Russia Foreign and Security Policy 2000-2008

Russia Foreign and Security Policy 2000-2008

Significant was the ratification of the START II treaty by Russia (approval by the State Duma and the Federation Council in April 2000). In October 2000 Russia agreed a “strategic partnership” with India, including an expansion of military-technical cooperation (armaments contracts). In March 2001, a new cooperation agreement was also concluded with Iran (particularly for the armaments sector). The People’s Republic of China and Russia signed a treaty on good neighborly relations, friendship and cooperation in July 2001 for a period of 20 years. The cooperation offered by Russia immediately after the terrorist attacks in the USA (September 11, 2001) within the framework of an anti-terror alliance initially improved the Russian-American relationship significantly. So came Putin on a state visit to the USA in November 2001 with the American President G. W. Bush agreed to reduce the nuclear weapons of both countries by about two thirds within ten years. Russia also used the international reputation it had gained to equate the Russian military intervention in Chechnya (in a questionable way) with the war against terrorism in Afghanistan, which it, among other things. with arms deliveries to the Afghan Northern Alliance and his support for the temporary stationing of US units in the Central Asian CIS republics. After the fall of the Taliban, Russia was the first country to reopen its embassy in Afghanistan on November 30, 2001. A renewed upset in the Russian-American relationship led on December 13th.

To make cooperation more effective, in December 2001 NATO proposed membership to Russia in a “Council of Twenty” (19 NATO countries and Russia); Russia and five other CIS republics (Armenia, Kazakhstan, Kyrgyzstan, Tajikistan and Belarus) thereupon announced in mid-May 2002 the establishment of a military alliance prepared to cooperate with NATO (planning as part of a new global security system).

Regardless of individual differences of opinion (e.g. with regard to Iran and NATO’s eastward expansion), Putin and the American President Bush came to an understanding on a “strategic partnership” and signed the nuclear weapons disarmament treaty that had already been agreed in November 2001 in Moscow on May 24, 2002. A new quality in the relationship between NATO and Russia was expressed inter alia. in the opening of a military liaison mission of the North Atlantic Alliance in Moscow in May 2002 and the reconstitution of a NATO-Russia Council on May 28, 2002 in Italy, in which Russia “as an equal partner” has a say in important international issues (particularly in the fight against terrorism, Disarmament and the settlement of regional crises). At the world economic summit at the end of June 2002 it was decided to grant Russia the status of an equal member of the G8 from 2006 onwards.
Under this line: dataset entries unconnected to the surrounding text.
<file path="src/rtl/wb_commit_queue.sv">
// -----------------------------------------------------------------------------
// wb_commit_queue
//   Write-back commit queue sitting between two result producers and a
//   dual-write-port register file. Up to two results are accepted per cycle
//   (older slot 1 first, then younger slot 2). Up to two entries are drained
//   per cycle straight from the head. The register file writes on the falling
//   edge, so the drain outputs are combinational from the queue state.
//
//   Optional feature macro: WB_FORWARD_EN
//     defined   -> fwd_hit/fwd_data report the youngest queued entry whose
//                  destination matches fwd_addr (nonzero), combinationally.
//     undefined -> fwd_hit and fwd_data are tied to 0 and no comparators exist.
//
// Parameters
//   DEPTH     queue entries, power of two, >= 4
//
// Ports
//   CLK                    clock, all state changes on the rising edge
//   RSTn                   asynchronous active-low reset
//   in_valid1/2            result valid, slot 1 older, slot 2 younger
//   in_addr1/2   [4:0]     destination register (r0 results are dropped)
//   in_data1/2   [31:0]    result value
//   in_ready               at least two free entries (pre-edge)
//   drain_en               register-file write ports available this cycle
//   WE1/WE2                write enables to the register file
//   Aw1/Aw2      [4:0]     write addresses (0 while the matching WE is 0)
//   WD1/WD2      [31:0]    write data (0 while the matching WE is 0)
//   fwd_addr     [4:0]     forwarding lookup address
//   fwd_hit                a queued entry matches fwd_addr
//   fwd_data     [31:0]    data of the youngest matching queued entry
// -----------------------------------------------------------------------------
module wb_commit_queue #(
  parameter int DEPTH = 8
) (
  input  logic        CLK,
  input  logic        RSTn,
  input  logic        in_valid1,
  input  logic        in_valid2,
  input  logic [4:0]  in_addr1,
  input  logic [4:0]  in_addr2,
  input  logic [31:0] in_data1,
  input  logic [31:0] in_data2,
  output logic        in_ready,
  input  logic        drain_en,
  output logic        WE1,
  output logic        WE2,
  output logic [4:0]  Aw1,
  output logic [4:0]  Aw2,
  output logic [31:0] WD1,
  output logic [31:0] WD2,
  input  logic [4:0]  fwd_addr,
  output logic        fwd_hit,
  output logic [31:0] fwd_data
);

  localparam int AW = $clog2(DEPTH);
  localparam int CW = AW + 1;
  localparam logic [CW-1:0] DEPTH_C = CW'(DEPTH);

  // Entry storage: no reset, validity is implied by head/count.
  logic [4:0]    r_addr_mem [DEPTH];
  logic [31:0]   r_data_mem [DEPTH];

  logic [AW-1:0] r_head;
  logic [AW-1:0] r_tail;
  logic [CW-1:0] r_count;

  logic          w_ready;
  logic          w_acc1;
  logic          w_acc2;
  logic [1:0]    w_push_n;
  logic [AW-1:0] w_tail2;
  logic [AW-1:0] w_head1;
  logic          w_pres1;
  logic          w_pres2;
  logic          w_same;
  logic [1:0]    w_pop_n;
  logic          w_we1;
  logic          w_we2;

  // Free entries >= 2 on the pre-edge count. Because acceptance requires
  // this, a push can never overflow even when nothing is popped.
  assign w_ready  = (r_count <= (DEPTH_C - CW'(2)));
  assign in_ready = w_ready;

  // Results to r0 are discarded before they reach the queue.
  assign w_acc1   = w_ready & in_valid1 & (in_addr1 != 5'd0);
  assign w_acc2   = w_ready & in_valid2 & (in_addr2 != 5'd0);
  assign w_push_n = {1'b0, w_acc1} + {1'b0, w_acc2};
  // Slot 2 lands right behind slot 1, or at the tail if slot 1 was dropped.
  assign w_tail2  = w_acc1 ? (r_tail + AW'(1)) : r_tail;

  // Drain presentation straight from the head.
  assign w_head1  = r_head + AW'(1);
  assign w_pres1  = drain_en & (r_count >= CW'(1));
  assign w_pres2  = drain_en & (r_count >= CW'(2));
  // Two writes to one register in the same cycle: only the younger survives,
  // but both entries still leave the queue.
  assign w_same   = w_pres2 & (r_addr_mem[r_head] == r_addr_mem[w_head1]);
  assign w_pop_n  = {1'b0, w_pres1} + {1'b0, w_pres2};

  assign w_we1    = w_pres1 & ~w_same;
  assign w_we2    = w_pres2;

  assign WE1 = w_we1;
  assign WE2 = w_we2;
  assign Aw1 = w_we1 ? r_addr_mem[r_head]  : 5'd0;
  assign WD1 = w_we1 ? r_data_mem[r_head]  : 32'd0;
  assign Aw2 = w_we2 ? r_addr_mem[w_head1] : 5'd0;
  assign WD2 = w_we2 ? r_data_mem[w_head1] : 32'd0;

  // Storage writes (no reset needed).
  always_ff @(posedge CLK) begin
    if (w_acc1) begin
      r_addr_mem[r_tail] <= in_addr1;
      r_data_mem[r_tail] <= in_data1;
    end
    if (w_acc2) begin
      r_addr_mem[w_tail2] <= in_addr2;
      r_data_mem[w_tail2] <= in_data2;
    end
  end

  // Pointers and occupancy. Pointer arithmetic wraps naturally at DEPTH.
  always_ff @(posedge CLK or negedge RSTn) begin
    if (!RSTn) begin
      r_head  <= '0;
      r_tail  <= '0;
      r_count <= '0;
    end else begin
      r_head  <= r_head + AW'(w_pop_n);
      r_tail  <= r_tail + AW'(w_push_n);
      r_count <= r_count + CW'(w_push_n) - CW'(w_pop_n);
    end
  end

`ifdef WB_FORWARD_EN
  logic          w_fwd_hit;
  logic [31:0]   w_fwd_data;
  logic [AW-1:0] w_fwd_idx;

  // Walk from oldest to youngest so the last match (youngest) wins.
  always_comb begin
    w_fwd_hit  = 1'b0;
    w_fwd_data = 32'd0;
    w_fwd_idx  = '0;
    for (int i = 0; i < DEPTH; i++) begin
      w_fwd_idx = r_head + AW'(i);
      if ((CW'(i) < r_count) && (fwd_addr != 5'd0) &&
          (r_addr_mem[w_fwd_idx] == fwd_addr)) begin
        w_fwd_hit  = 1'b1;
        w_fwd_data = r_data_mem[w_fwd_idx];
      end
    end
  end

  assign fwd_hit  = w_fwd_hit;
  assign fwd_data = w_fwd_data;
`else
  logic w_unused_fwd;
  assign w_unused_fwd = ^fwd_addr;
  assign fwd_hit  = 1'b0;
  assign fwd_data = 32'd0;
`endif

endmodule

</file>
On September 30, 2004, the Russian government approved the ratification of the Kyoto Protocol to reduce emissions of greenhouse gases and climate pollutants, thus clearing the way for its entry into force (Conference of the Parties). In November 2004, President Putin announced that work is being carried out in Russia on the development and deployment of new (unique) nuclear weapons. The first joint military maneuver (August 18-25, 2005) by Russia and China served to expand the “strategic partnership” between the two countries. Due to ongoing differences between Russia and the Baltic states (especially in the assessment of their occupation by the Soviet Union in 1940), the long-prepared conclusion of border treaties with Estonia and Latvia failed in 2005. On January 1, 2006, Russia took over the chairmanship of the G8 for the first time.

Another controversy in the Russian-American relationship was triggered in 2007 by Russia’s plan to station a missile defense system in Eastern Europe (Poland, Czech Republic), which Russia viewed as destabilizing the security situation. Russia also turned against the independence of Kosovo, which was recognized by the USA and various EU states in February 2008, and assessed this step as a mistake by the “West” because it sent a signal for separatist movements.